What to do about memory management?

The golden rule of suckless C - just forget dynamic memory. Dynamically allocated memory was a mistake. K&R were right. You free memory through return or exit(). Just cap your bignum type to some hardcoded limb count. Sacrifice a bit of stack depth, and and no need for silly realloc() every time you add two numbers. Not to mention then you don't even need libc and can run baremetal easily.

As an example of bignum of this style, here is 60 loc RSA signature verifier for a (very) ROM space constrained embedded MCU bootloader:

#define RSA_BYTES (RSA_BITS/8)
#define DIGIT uint32_t
#define DIGIT_BYTES (sizeof(DIGIT))
#define DIGIT_BITS (DIGIT_BYTES*8)
#define DIGIT_MAX ((DIGIT)(-1))
#define NDIGITS (RSA_BITS/DIGIT_BITS)

static int b_add(DIGIT * restrict r, const DIGIT *x, const DIGIT *y)
{
DIGIT w, carry = 0;
for (int i = 0; i < NDIGITS; i++) {
if ((w = x[i] + carry) < carry)
w = y[i];
else
carry = ((w += y[i]) < y[i]);
r[i] = w;
}
return carry;
}

static int b_mulmod(DIGIT * restrict res, const DIGIT *xsrc, const DIGIT *y, const DIGIT *mod)
{
DIGIT rbuf1[NDIGITS], rbuf2[NDIGITS], xbuf1[NDIGITS], xbuf2[NDIGITS];

DIGIT *r1 = rbuf1;
DIGIT *r2 = rbuf2;
DIGIT *x1 = xbuf1;
DIGIT *x2 = xbuf2;

DIGIT *swp;

memset(rbuf1, 0, sizeof rbuf1);
memcpy(xbuf1, xsrc, sizeof xbuf1);

for (int i = 0; i < NDIGITS; i++) {
for (DIGIT bit = 1; bit; bit += bit) {
if (y[i] & bit) {
if (b_add(r2, r1, x1))
return -1;
if (!b_add(r1, r2, mod)) {
swp = r1;
r1 = r2;
r2 = swp;
}
}
if (b_add(x2, x1, x1))
return -1;

if (!b_add(x1, x2, mod)) {
swp = x1;
x1 = x2;
x2 = swp;
}
}
}
memcpy(res, r1, sizeof rbuf1);
return 0;
}

static int rsa_public(DIGIT *output, const DIGIT *input, const DIGIT *modulus)
{
DIGIT buf2[NDIGITS];
/* buf2 = buf^2 % modulus */
if (b_mulmod(buf2, input, input, modulus))
return -1;
/* buf3 = buf^3 % modulus */
return b_mulmod(output, buf2, input, modulus);
}

(modulus is stored negated, thus no need for b_sub)

>>35
>>41
Why not just use libtommath?

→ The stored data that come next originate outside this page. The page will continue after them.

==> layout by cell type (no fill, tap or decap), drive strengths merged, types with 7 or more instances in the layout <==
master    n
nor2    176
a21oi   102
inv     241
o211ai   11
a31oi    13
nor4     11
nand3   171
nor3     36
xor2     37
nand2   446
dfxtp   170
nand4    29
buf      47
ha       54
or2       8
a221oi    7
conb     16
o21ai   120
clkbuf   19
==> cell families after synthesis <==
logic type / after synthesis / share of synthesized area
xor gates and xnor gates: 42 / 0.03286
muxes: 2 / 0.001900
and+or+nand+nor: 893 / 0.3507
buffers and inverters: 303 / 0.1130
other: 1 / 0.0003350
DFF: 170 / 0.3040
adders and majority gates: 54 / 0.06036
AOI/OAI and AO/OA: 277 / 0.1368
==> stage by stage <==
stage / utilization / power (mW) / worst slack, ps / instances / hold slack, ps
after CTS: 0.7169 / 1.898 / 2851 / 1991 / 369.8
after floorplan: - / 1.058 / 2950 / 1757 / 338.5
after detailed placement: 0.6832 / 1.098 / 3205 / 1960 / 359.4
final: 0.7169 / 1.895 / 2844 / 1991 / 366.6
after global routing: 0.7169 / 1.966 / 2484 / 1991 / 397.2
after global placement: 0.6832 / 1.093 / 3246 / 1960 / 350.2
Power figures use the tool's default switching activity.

It's already recommended by suckless. The only problem is that it being pure C, isn't as optimized as it could be if it were hand-coded assembly.

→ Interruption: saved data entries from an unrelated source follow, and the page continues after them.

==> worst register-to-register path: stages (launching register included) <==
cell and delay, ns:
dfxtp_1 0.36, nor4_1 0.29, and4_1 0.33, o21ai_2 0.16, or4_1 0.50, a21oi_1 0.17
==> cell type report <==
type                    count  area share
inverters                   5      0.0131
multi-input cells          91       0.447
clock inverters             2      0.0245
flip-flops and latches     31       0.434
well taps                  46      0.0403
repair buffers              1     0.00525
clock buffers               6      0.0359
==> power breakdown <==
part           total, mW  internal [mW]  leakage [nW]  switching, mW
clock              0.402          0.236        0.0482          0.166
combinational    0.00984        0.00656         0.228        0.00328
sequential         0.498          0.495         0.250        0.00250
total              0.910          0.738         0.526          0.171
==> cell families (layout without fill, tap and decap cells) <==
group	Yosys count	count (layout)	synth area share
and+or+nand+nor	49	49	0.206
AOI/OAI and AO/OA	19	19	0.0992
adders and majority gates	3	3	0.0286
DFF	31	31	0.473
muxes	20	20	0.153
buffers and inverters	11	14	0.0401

It's right near the top as an alternative to GMP: http://suckless.org/sucks/

>>48
Indeed libtom is very close to what
>>42
is suggesting - a good compromise in not being too slow for somewhat general use, but still far from a good choice for heavy (ie non-crypto) number crunching. That's why it might be wiser to strive for some absolute reductionism (fe specialize to embedded and crypto, and then you can do a lot under 2kloc without being too slow) and not directly compete with tommath.

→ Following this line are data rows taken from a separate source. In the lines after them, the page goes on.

==> src/rtl/multiword_add_seq_if.sv <==
// rtl/multiword_add_seq_if.sv - operand/result handshakes and adder hookup for multiword_add_seq
// slave is the sequencer side; master is the environment (producer, consumer and chunk adder).
interface multiword_add_seq_if #(
  parameter int WIDTH = 8,
  parameter int WORDS = 4
);
  logic                     in_valid;
  logic                     in_ready;
  logic [WORDS*WIDTH-1:0]   a;
  logic [WORDS*WIDTH-1:0]   b;
  logic                     cin;
  logic [WIDTH-1:0]         add_x;
  logic [WIDTH-1:0]         add_y;
  logic                     add_cin;
  logic [WIDTH-1:0]         add_z;
  logic                     add_cout;
  logic                     out_valid;
  logic                     out_ready;
  logic [WORDS*WIDTH-1:0]   sum;
  logic                     cout;

  modport slave (
    input  in_valid, a, b, cin, add_z, add_cout, out_ready,
    output in_ready, add_x, add_y, add_cin, out_valid, sum, cout
  );

  modport master (
    output in_valid, a, b, cin, add_z, add_cout, out_ready,
    input  in_ready, add_x, add_y, add_cin, out_valid, sum, cout
  );
endinterface

==> src/rtl/multiword_add_seq.sv <==
// rtl/multiword_add_seq.sv - chunk-serial multiword add sequencer
// Feeds an external WIDTH-bit adder one chunk per cycle, least-significant first, carry registered.
module multiword_add_seq #(
  parameter int WIDTH = 8,
  parameter int WORDS = 4
) (
  input  logic               clk,
  input  logic               rst_n,
  multiword_add_seq_if.slave bus
);
  localparam int TOTAL = WORDS * WIDTH;
  localparam int IDX_W = (WORDS > 1) ? $clog2(WORDS) : 1;
  localparam logic [IDX_W-1:0] LAST = IDX_W'(WORDS - 1);

  typedef enum logic [1:0] {IDLE, RUN, DONE} state_t;

  state_t            state_q, state_d;
  logic [IDX_W-1:0]  idx_q, idx_d;
  logic              carry_q, carry_d;
  logic [TOTAL-1:0]  a_q, a_d;
  logic [TOTAL-1:0]  b_q, b_d;
  logic [TOTAL-1:0]  sum_q, sum_d;
  logic              cout_q, cout_d;
  logic              in_ready_q, in_ready_d;
  logic              out_valid_q, out_valid_d;
  logic [WIDTH-1:0]  x_chunk, y_chunk;

  // Constant-index mux keeps the chunk select legal for any WORDS, including 1.
  always_comb begin
    x_chunk = '0;
    y_chunk = '0;
    for (int i = 0; i < WORDS; i++) begin
      if (idx_q == IDX_W'(i)) begin
        x_chunk = a_q[i*WIDTH +: WIDTH];
        y_chunk = b_q[i*WIDTH +: WIDTH];
      end
    end
  end

  assign bus.add_x     = (state_q == RUN) ? x_chunk : '0;
  assign bus.add_y     = (state_q == RUN) ? y_chunk : '0;
  assign bus.add_cin   = (state_q == RUN) ? carry_q : 1'b0;
  assign bus.in_ready  = in_ready_q;
  assign bus.out_valid = out_valid_q;
  assign bus.sum       = sum_q;
  assign bus.cout      = cout_q;

  always_comb begin
    state_d = state_q;
    idx_d   = idx_q;
    carry_d = carry_q;
    a_d     = a_q;
    b_d     = b_q;
    sum_d   = sum_q;
    cout_d  = cout_q;
    case (state_q)
      IDLE: begin
        if (bus.in_valid) begin
          a_d     = bus.a;
          b_d     = bus.b;
          carry_d = bus.cin;
          idx_d   = '0;
          state_d = RUN;
        end
      end
      RUN: begin
        for (int i = 0; i < WORDS; i++) begin
          if (idx_q == IDX_W'(i)) begin
            sum_d[i*WIDTH +: WIDTH] = bus.add_z;
          end
        end
        carry_d = bus.add_cout;
        if (idx_q == LAST) begin
          cout_d  = bus.add_cout;
          state_d = DONE;
        end else begin
          idx_d = idx_q + IDX_W'(1);
        end
      end
      DONE: begin
        if (bus.out_ready) begin
          state_d = IDLE;
        end
      end
      default: state_d = IDLE;
    endcase
    // Handshake flags are registered copies of the next-state decode.
    in_ready_d  = (state_d == IDLE);
    out_valid_d = (state_d == DONE);
  end

  always_ff @(posedge clk or negedge rst_n) begin
    if (!rst_n) begin
      state_q     <= IDLE;
      idx_q       <= '0;
      carry_q     <= 1'b0;
      a_q         <= '0;
      b_q         <= '0;
      sum_q       <= '0;
      cout_q      <= 1'b0;
      in_ready_q  <= 1'b1;
      out_valid_q <= 1'b0;
    end else begin
      state_q     <= state_d;
      idx_q       <= idx_d;
      carry_q     <= carry_d;
      a_q         <= a_d;
      b_q         <= b_d;
      sum_q       <= sum_d;
      cout_q      <= cout_d;
      in_ready_q  <= in_ready_d;
      out_valid_q <= out_valid_d;
    end
  end
endmodule

==> src/flat_wrapper.sv <==
// flat-port wrapper written by rule: the top's interface ports become plain ports
module multiword_add_seq_flat 
#(
  parameter int WIDTH = 8,
  parameter int WORDS = 4
)
  (clk, rst_n, bus_in_valid, bus_a, bus_b, bus_cin, bus_add_z, bus_add_cout, bus_out_ready, bus_in_ready, bus_add_x, bus_add_y, bus_add_cin, bus_out_valid, bus_sum, bus_cout);
  multiword_add_seq_if #(.WIDTH(WIDTH), .WORDS(WORDS)) bus_i ();
  input  logic clk;
  input  logic rst_n;
  input wire logic [$bits(bus_i.in_valid)-1:0] bus_in_valid;
  input wire logic [$bits(bus_i.a)-1:0] bus_a;
  input wire logic [$bits(bus_i.b)-1:0] bus_b;
  input wire logic [$bits(bus_i.cin)-1:0] bus_cin;
  input wire logic [$bits(bus_i.add_z)-1:0] bus_add_z;
  input wire logic [$bits(bus_i.add_cout)-1:0] bus_add_cout;
  input wire logic [$bits(bus_i.out_ready)-1:0] bus_out_ready;
  output wire logic [$bits(bus_i.in_ready)-1:0] bus_in_ready;
  output wire logic [$bits(bus_i.add_x)-1:0] bus_add_x;
  output wire logic [$bits(bus_i.add_y)-1:0] bus_add_y;
  output wire logic [$bits(bus_i.add_cin)-1:0] bus_add_cin;
  output wire logic [$bits(bus_i.out_valid)-1:0] bus_out_valid;
  output wire logic [$bits(bus_i.sum)-1:0] bus_sum;
  output wire logic [$bits(bus_i.cout)-1:0] bus_cout;
  assign bus_i.in_valid = bus_in_valid;
  assign bus_i.a = bus_a;
  assign bus_i.b = bus_b;
  assign bus_i.cin = bus_cin;
  assign bus_i.add_z = bus_add_z;
  assign bus_i.add_cout = bus_add_cout;
  assign bus_i.out_ready = bus_out_ready;
  assign bus_in_ready = bus_i.in_ready;
  assign bus_add_x = bus_i.add_x;
  assign bus_add_y = bus_i.add_y;
  assign bus_add_cin = bus_i.add_cin;
  assign bus_out_valid = bus_i.out_valid;
  assign bus_sum = bus_i.sum;
  assign bus_cout = bus_i.cout;
  multiword_add_seq #(.WIDTH(WIDTH), .WORDS(WORDS)) u_core (.clk(clk), .rst_n(rst_n), .bus(bus_i));
endmodule
==> config.mk <==
export PLATFORM = sky130hd
export DESIGN_NAME = multiword_add_seq_flat
export DESIGN_NICKNAME = d
export VERILOG_FILES = /design/src/rtl/multiword_add_seq_if.sv /design/src/rtl/multiword_add_seq.sv /design/src/flat_wrapper.sv
export SDC_FILE = /design/constraint.sdc
export NUM_CORES = 1
export LEC_CHECK = 0
export ABC_AREA = 1
export CORE_AREA = 3 3 108 110
export CTS_BUF_LIST = sky130_fd_sc_hd__clkbuf_8 sky130_fd_sc_hd__clkbuf_16
export DETAILED_ROUTE_END_ITERATION = 10
export DIE_AREA = 0 0 111 113
export GPL_TIMING_DRIVEN = 0
export PLACE_DENSITY_LB_ADDON = 0.15
export SETUP_SLACK_MARGIN = 0.05
export SLEW_MARGIN = 20
export SYNTH_ARGS = -nofsm -noshare
export SYNTH_HDL_FRONTEND = slang
export SYNTH_SLANG_ARGS = --single-unit
==> constraint.sdc <==
create_clock -name clk -period 1.6 [get_ports clk]
set_clock_uncertainty 0.1 [all_clocks]
set_input_delay 0.16 -clock clk [delete_from_list [all_inputs] [get_ports clk]]
set_output_delay 0.16 -clock clk [all_outputs]
set_load 0.1 [all_outputs]
==> impl_metrics.toml <==
[cts]
cts_max_level = 3
cts-root-buf = "clkbuf_8"
cts_max_path_buffers = 2
clock-sinks = 104
cts_buffers = 9
cts_tree = "built"
path_clk_slew_ns = 0.11
clk_latency_ns = 0.37

[hold_path]
hold_path.class = "in2async"

[layout]
area_delta_synth_final_pct = 75.9
utilization = 0.753
drive_above_1_share = 0.456
final_common_cell = "dfrtp_1"
nFillCells = 688
antenna_cells = 0
fin_nets = 835
mostFrequentLayoutCells = "dfrtp_1 (100), clkdlybuf4s50_1 (76), inv_1 (74)"

[setup_path]
crit_chain = "buf_6 > inv_6 > ha_4 > buf_12 > clkbuf_16 > a21oi_2 > nand2_1 > nand2_2 > nand2_8 > buf_12"
slowest_stage = "dfrtp_1"
critPathTopFamily = "buffers and inverters"
critPathBufInv = 5
r2r_end = "u_core.bus.sum[13]$_DFFE_PN0P_"
cp_max_fo = 6
ff2ff_setup_slack_ns = -0.19
criticalPathCategory = "reg2out"
r2r-start = "u_core.idx_q[1]$_DFFE_PN0P_"
worstSetupStartpointType = "flop"
cp_common_cell = "buf_12"
cp.depth = 10
r2r_cells = 10
critical_path.max_stage_delay_ns = 0.46
cp.required_ns = 1.34
cp-startpoint = "u_core.idx_q[1]$_DFFE_PN0P_"
worstPathArrival_ns = 2.11
critPathCaptureType = "output port"
endpoint = "bus_add_x[1]"

[route]
first_pass_iters = 5
postRouteAntennaNets = 0
wl_mm = 16.5
avgRoutedWirePerCell_um = 18.3
drc_errors = 0
viasPerCell = 5.21
dr.first_iter.drc_count = 284
num_vias = 4675

[global_route]
grt_usage = 0.220
grt_pass1_wl_mm = 22.3
grt_use_met3 = 0.0519
met2_usage = 0.350
grt_pass1_vias = 4360
met1_usage = 0.308
grt_start_max_net_pins = 62
antenna_found_initial = 0
gr-total-overflow = 0
grt_busiest_layer = "met2"

[timing]
slew_violations = 0
rsz0062_at_grt = "yes"
hold_viol = 0
period_share = 1.48
setup_viol = 94
relSlewSlack = 0.672
tightestPinTransition_ns = 0.495
min_period_ns = 2.37
setup_ws_ns = -0.769
clock.fmax_mhz = 422

[logic_synthesis]
synth_edf_count = 0
ys_types = 17
yosysWarningCount = 0
yosys_register_bits = 104
synth_fp_nets = 651
async_reset_ff_frac = 1.00
syn_inst = 569
synth_top_flop_cell = "dfrtp_1"
syn-cell-area_sq_um = 4620
yosysSeqAreaShare = 0.563
syn_avg_cell_area_sq_um = 8.12

[floorplan]
die_x_um = 111
die_y_um = 113
initial_core_util = 0.428
pin_count = 130
dieArea_sq_um = 12500
rows = 38
core_area_sq_um = 10800

[run]
cap_violations = 0

[placement]
dp_hpwl_mm = 9.39
port_buffers = 129
gp_congestion = 0.801

[outcome]
violations = "negative setup slack"
status = "finished, violations left"
## synthesized netlist by cell type (2+ instances only)
master / count / area, sq um
a21oi_1: 16 / 80.1
buf_2: 17 / 85.1
buf_6: 3 / 33.8
clkbuf_1: 9 / 33.8
dfrtp_1: 103 / 2580
ha_1: 4 / 50.1
inv_1: 79 / 297
nand2_1: 178 / 668
nand3_1: 20 / 100
nand3_2: 2 / 20.0
nor2_1: 35 / 131
o21ai_0: 98 / 490
## logic make-up after synthesis
family,synth area share
adders and majority gates,0.0108
AOI/OAI and AO/OA,0.123
DFF,0.563
buffers and inverters,0.0994
and+or+nand+nor,0.203
## routing by layer
layer  wire length, um  vias to the layer above
li1                  -                     2134
met1              6840                     2331
met2              8360                      183
met3               929                       27
met4               333                        0
met5                 0                        -
## worst min path at each step
| stage | start | end | cells after the start |
|---|---|---|---|
| after floorplan | rst_n | u_core.a_q[0]$_DFFE_PN0P_ | 0 |
| after global placement | u_core.b_q[7]$_DFFE_PN0P_ | u_core.b_q[7]$_DFFE_PN0P_ | 2 |
| after detailed placement | rst_n | u_core.bus.sum[27]$_DFFE_PN0P_ | 1 |
| after CTS | rst_n | u_core.bus.sum[27]$_DFFE_PN0P_ | 2 |
| after global routing | rst_n | u_core.bus.sum[27]$_DFFE_PN0P_ | 2 |
| final | rst_n | u_core.bus.sum[27]$_DFFE_PN0P_ | 2 |
## layout make-up
cell class / instances / area, sq um / area share
Clock buffer: 9 / 124 / 0.0152
Clock inverter: 7 / 51.3 / 0.00631
Timing Repair Buffer: 174 / 1910 / 0.235
Tap cell: 140 / 175 / 0.0216
Inverter: 81 / 349 / 0.0429
Multi-Input combinational cell: 356 / 2530 / 0.312
Buffer: 27 / 379 / 0.0466
Sequential cell: 104 / 2610 / 0.321
## sequential cells by signal, indices dropped and copies added (netlist names)
signal and count:
u_core.bus.in_ready 1, u_core.idx_q 2, u_core.bus.out_valid 1, u_core.carry_q 1, u_core.state_q 2, u_core.bus.cout 1, u_core.a_q 32, u_core.b_q 32
u_core.bus.sum 32
## metrics by stage
stage	TNS (ns)	hold slack [ns]	setup WS, ns	cell area (sq um)	std cells
after floorplan	-0.0463	-0.236	-0.0158	4940	569
after global placement	-396.63	0.366	-3.55	6400	838
after detailed placement	-30.23	0.0153	-1.28	6430	839
after CTS	-9.61	0.179	-0.627	7040	877
after global routing	-18.96	0.207	-0.783	8130	898
final	-14.85	0.164	-0.769	8130	898
## timing repair
| action | in CTS | in global routing |
|---|---|---|
| gates cloned | 5 | 11 |
| hold buffers | 1 | 0 |
| setup buffers | 16 | 12 |
| pin swaps | 15 | 32 |
| resized for setup | 388 | 326 |
| setup endpoints to repair | 141 | 119 |
| hold endpoints to repair | 43 | 0 |
Power is not shown: default switching activity piles up to over one toggle a cycle in this logic, so the estimate is an artifact.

The problem here is that general fast infinite precision is simply collection of dozens of algorithms (libtom is far beyond 2kloc suckless limit :), the more you specialize for various cases (including heuristics to auto choose method to do something, for easier use), the "faster" is the lib overall. The disadvantage is eventually you end up with a kitchen sink like GMP, NTT or ARPREC.

>>43
Engineering is empirical - hearsays and superstitions. You can find rigorous proofs of complexity of individual algorithms, but not for bignum in general, as that depends on what number theoretic tricks you actually decide to implement.

>>48

Assembly

Ah, just drop it. Hand written asm (of which there is not immense amount in GMP, just inner loop kernels) can squeeze say, 10-20% more. But that makes sense only after you exhausted algorithmic optimizations which can be often much faster. For example NTT or ARPREC can be still magnitude faster than GMP in some cases (say, non-modular multiplication), despite being pure C++.

I think that tommath indeed is pretty close to to GMP in terms of implemented tricks, but lacks ntt, and asm kernels IIRC.

>>51
Really strong points. Gotta rethink the scope of this somewhat to be able to pull it off.

regarding assembly: But I don't want to have to do some stupid thing that relies on the compiler pattern matching against it to figure out i meant the carry bit. I just want to say 'check the carry bit'.